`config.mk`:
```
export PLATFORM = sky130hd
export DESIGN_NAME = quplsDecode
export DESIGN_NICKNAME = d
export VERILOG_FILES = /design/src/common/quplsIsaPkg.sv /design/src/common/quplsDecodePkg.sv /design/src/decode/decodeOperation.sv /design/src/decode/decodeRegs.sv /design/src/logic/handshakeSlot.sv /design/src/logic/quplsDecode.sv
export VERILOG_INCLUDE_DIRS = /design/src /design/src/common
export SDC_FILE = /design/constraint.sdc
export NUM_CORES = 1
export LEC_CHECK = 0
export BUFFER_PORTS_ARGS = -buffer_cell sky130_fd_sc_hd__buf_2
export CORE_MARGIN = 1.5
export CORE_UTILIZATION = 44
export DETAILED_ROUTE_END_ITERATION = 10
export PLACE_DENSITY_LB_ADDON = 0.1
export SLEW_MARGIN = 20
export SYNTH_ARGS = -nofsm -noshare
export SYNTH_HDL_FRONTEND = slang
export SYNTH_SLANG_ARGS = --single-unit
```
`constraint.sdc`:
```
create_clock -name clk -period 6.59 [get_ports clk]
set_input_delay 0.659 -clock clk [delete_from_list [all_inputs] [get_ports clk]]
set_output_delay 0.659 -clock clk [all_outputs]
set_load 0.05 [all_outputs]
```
--
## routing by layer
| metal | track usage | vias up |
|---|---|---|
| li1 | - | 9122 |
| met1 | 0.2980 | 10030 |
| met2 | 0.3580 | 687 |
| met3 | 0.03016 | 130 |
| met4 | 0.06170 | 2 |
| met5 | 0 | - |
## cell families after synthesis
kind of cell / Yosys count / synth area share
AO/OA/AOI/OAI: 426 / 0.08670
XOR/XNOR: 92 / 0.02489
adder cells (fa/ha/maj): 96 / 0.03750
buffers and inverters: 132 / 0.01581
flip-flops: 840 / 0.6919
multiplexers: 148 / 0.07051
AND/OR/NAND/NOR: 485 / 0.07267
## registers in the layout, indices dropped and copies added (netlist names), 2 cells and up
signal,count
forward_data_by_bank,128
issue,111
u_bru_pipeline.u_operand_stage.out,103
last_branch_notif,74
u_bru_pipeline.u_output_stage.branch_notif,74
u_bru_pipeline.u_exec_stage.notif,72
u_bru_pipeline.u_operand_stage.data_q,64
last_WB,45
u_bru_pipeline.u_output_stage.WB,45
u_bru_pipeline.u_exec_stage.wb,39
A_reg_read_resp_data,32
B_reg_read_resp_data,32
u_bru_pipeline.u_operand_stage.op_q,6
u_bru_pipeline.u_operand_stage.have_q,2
...
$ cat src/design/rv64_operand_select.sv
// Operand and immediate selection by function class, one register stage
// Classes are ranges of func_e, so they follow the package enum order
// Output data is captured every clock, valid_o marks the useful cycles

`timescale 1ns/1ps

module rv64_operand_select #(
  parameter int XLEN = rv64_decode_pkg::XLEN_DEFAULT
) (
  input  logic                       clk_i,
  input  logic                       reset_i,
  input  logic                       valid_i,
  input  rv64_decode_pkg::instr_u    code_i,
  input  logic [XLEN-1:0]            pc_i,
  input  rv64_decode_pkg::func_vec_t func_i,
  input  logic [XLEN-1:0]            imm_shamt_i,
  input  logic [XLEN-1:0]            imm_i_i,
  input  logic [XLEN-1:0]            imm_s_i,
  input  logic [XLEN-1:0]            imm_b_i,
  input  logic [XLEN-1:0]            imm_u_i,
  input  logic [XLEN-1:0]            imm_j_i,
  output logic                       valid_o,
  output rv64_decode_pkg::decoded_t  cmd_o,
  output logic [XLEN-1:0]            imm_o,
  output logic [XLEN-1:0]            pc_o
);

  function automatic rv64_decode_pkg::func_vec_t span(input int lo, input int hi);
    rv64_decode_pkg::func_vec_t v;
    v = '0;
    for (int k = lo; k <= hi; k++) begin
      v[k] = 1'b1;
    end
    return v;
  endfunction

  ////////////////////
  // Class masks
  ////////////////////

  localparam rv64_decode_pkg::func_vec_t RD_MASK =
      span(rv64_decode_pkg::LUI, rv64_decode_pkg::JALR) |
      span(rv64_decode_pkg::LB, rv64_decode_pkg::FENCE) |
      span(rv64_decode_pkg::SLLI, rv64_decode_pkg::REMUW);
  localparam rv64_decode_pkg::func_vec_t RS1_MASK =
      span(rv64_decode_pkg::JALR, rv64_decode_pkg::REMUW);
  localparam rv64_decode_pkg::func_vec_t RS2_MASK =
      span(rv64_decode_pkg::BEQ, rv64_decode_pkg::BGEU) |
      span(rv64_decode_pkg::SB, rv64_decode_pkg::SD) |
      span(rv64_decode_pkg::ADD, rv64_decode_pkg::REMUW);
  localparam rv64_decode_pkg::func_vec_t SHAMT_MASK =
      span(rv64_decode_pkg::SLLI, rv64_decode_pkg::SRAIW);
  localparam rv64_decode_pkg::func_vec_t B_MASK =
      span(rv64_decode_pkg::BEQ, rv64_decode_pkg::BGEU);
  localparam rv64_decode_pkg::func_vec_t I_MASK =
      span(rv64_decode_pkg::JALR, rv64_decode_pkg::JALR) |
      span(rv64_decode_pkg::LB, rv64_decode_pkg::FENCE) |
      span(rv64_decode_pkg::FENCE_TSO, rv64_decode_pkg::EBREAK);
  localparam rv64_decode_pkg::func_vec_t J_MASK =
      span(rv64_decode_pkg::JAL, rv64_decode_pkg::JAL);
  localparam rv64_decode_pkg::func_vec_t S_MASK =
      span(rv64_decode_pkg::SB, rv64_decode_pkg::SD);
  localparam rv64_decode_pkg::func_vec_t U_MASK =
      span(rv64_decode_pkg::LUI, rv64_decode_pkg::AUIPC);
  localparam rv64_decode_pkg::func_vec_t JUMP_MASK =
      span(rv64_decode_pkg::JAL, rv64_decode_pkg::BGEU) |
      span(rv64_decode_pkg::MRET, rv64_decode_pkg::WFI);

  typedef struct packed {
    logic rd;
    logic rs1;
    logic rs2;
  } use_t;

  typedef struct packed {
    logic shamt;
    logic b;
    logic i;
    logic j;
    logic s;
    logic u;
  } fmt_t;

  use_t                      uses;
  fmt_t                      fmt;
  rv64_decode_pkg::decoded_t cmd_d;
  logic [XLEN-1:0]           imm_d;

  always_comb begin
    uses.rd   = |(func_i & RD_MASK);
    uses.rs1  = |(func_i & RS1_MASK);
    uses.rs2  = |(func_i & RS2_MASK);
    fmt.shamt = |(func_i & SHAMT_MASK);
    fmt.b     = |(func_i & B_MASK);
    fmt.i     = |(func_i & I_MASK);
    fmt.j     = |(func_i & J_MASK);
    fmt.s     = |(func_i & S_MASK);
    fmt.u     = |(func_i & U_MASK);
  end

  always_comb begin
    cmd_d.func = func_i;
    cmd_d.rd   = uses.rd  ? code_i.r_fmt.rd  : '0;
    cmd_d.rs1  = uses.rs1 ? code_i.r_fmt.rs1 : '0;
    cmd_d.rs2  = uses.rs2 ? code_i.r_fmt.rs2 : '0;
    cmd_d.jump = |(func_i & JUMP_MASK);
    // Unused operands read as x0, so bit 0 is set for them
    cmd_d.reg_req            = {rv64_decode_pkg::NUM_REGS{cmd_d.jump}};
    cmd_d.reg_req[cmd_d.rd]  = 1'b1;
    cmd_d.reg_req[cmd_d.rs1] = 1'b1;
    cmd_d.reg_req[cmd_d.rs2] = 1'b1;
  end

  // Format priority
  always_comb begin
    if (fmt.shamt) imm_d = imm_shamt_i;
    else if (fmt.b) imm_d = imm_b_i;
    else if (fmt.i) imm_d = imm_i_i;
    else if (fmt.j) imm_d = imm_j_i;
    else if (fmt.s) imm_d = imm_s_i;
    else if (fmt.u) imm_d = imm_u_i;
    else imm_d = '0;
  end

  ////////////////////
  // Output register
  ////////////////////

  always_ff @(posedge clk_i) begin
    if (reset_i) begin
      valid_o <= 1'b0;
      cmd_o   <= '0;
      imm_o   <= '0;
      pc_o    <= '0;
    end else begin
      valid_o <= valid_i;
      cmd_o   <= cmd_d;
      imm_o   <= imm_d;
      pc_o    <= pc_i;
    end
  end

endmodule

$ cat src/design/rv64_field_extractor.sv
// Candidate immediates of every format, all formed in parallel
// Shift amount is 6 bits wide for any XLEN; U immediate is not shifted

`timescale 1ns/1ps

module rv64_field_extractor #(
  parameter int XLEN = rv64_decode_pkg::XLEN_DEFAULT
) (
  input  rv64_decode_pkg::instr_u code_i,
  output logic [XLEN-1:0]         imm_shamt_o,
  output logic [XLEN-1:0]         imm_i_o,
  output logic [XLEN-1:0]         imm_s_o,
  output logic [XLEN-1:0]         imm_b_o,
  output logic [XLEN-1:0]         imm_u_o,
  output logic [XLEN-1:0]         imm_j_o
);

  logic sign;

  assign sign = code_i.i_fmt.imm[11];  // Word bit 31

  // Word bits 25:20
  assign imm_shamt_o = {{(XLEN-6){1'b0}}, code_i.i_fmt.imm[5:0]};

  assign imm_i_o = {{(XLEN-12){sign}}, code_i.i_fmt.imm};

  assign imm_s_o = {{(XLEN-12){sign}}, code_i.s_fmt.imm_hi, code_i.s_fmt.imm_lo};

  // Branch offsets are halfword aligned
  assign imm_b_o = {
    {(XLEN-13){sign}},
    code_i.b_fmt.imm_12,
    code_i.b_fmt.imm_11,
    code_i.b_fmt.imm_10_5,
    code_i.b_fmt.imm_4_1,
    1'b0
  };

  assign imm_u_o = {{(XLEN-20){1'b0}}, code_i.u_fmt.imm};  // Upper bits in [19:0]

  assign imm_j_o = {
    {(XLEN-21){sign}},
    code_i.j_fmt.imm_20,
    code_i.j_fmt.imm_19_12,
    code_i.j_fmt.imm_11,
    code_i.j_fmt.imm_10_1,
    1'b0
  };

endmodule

→ **What to produce**: Give back precisely the lines above that start at the line containing "li1 | - | 9122 |" and end at the line containing "u_bru_pipeline.u_operand_stage.have_q,2", inclusive. No other lines belong in the output.

→ **Worked solution**:
| li1 | - | 9122 |
| met1 | 0.2980 | 10030 |
| met2 | 0.3580 | 687 |
| met3 | 0.03016 | 130 |
| met4 | 0.06170 | 2 |
| met5 | 0 | - |
## cell families after synthesis
kind of cell / Yosys count / synth area share
AO/OA/AOI/OAI: 426 / 0.08670
XOR/XNOR: 92 / 0.02489
adder cells (fa/ha/maj): 96 / 0.03750
buffers and inverters: 132 / 0.01581
flip-flops: 840 / 0.6919
multiplexers: 148 / 0.07051
AND/OR/NAND/NOR: 485 / 0.07267
## registers in the layout, indices dropped and copies added (netlist names), 2 cells and up
signal,count
forward_data_by_bank,128
issue,111
u_bru_pipeline.u_operand_stage.out,103
last_branch_notif,74
u_bru_pipeline.u_output_stage.branch_notif,74
u_bru_pipeline.u_exec_stage.notif,72
u_bru_pipeline.u_operand_stage.data_q,64
last_WB,45
u_bru_pipeline.u_output_stage.WB,45
u_bru_pipeline.u_exec_stage.wb,39
A_reg_read_resp_data,32
B_reg_read_resp_data,32
u_bru_pipeline.u_operand_stage.op_q,6
u_bru_pipeline.u_operand_stage.have_q,2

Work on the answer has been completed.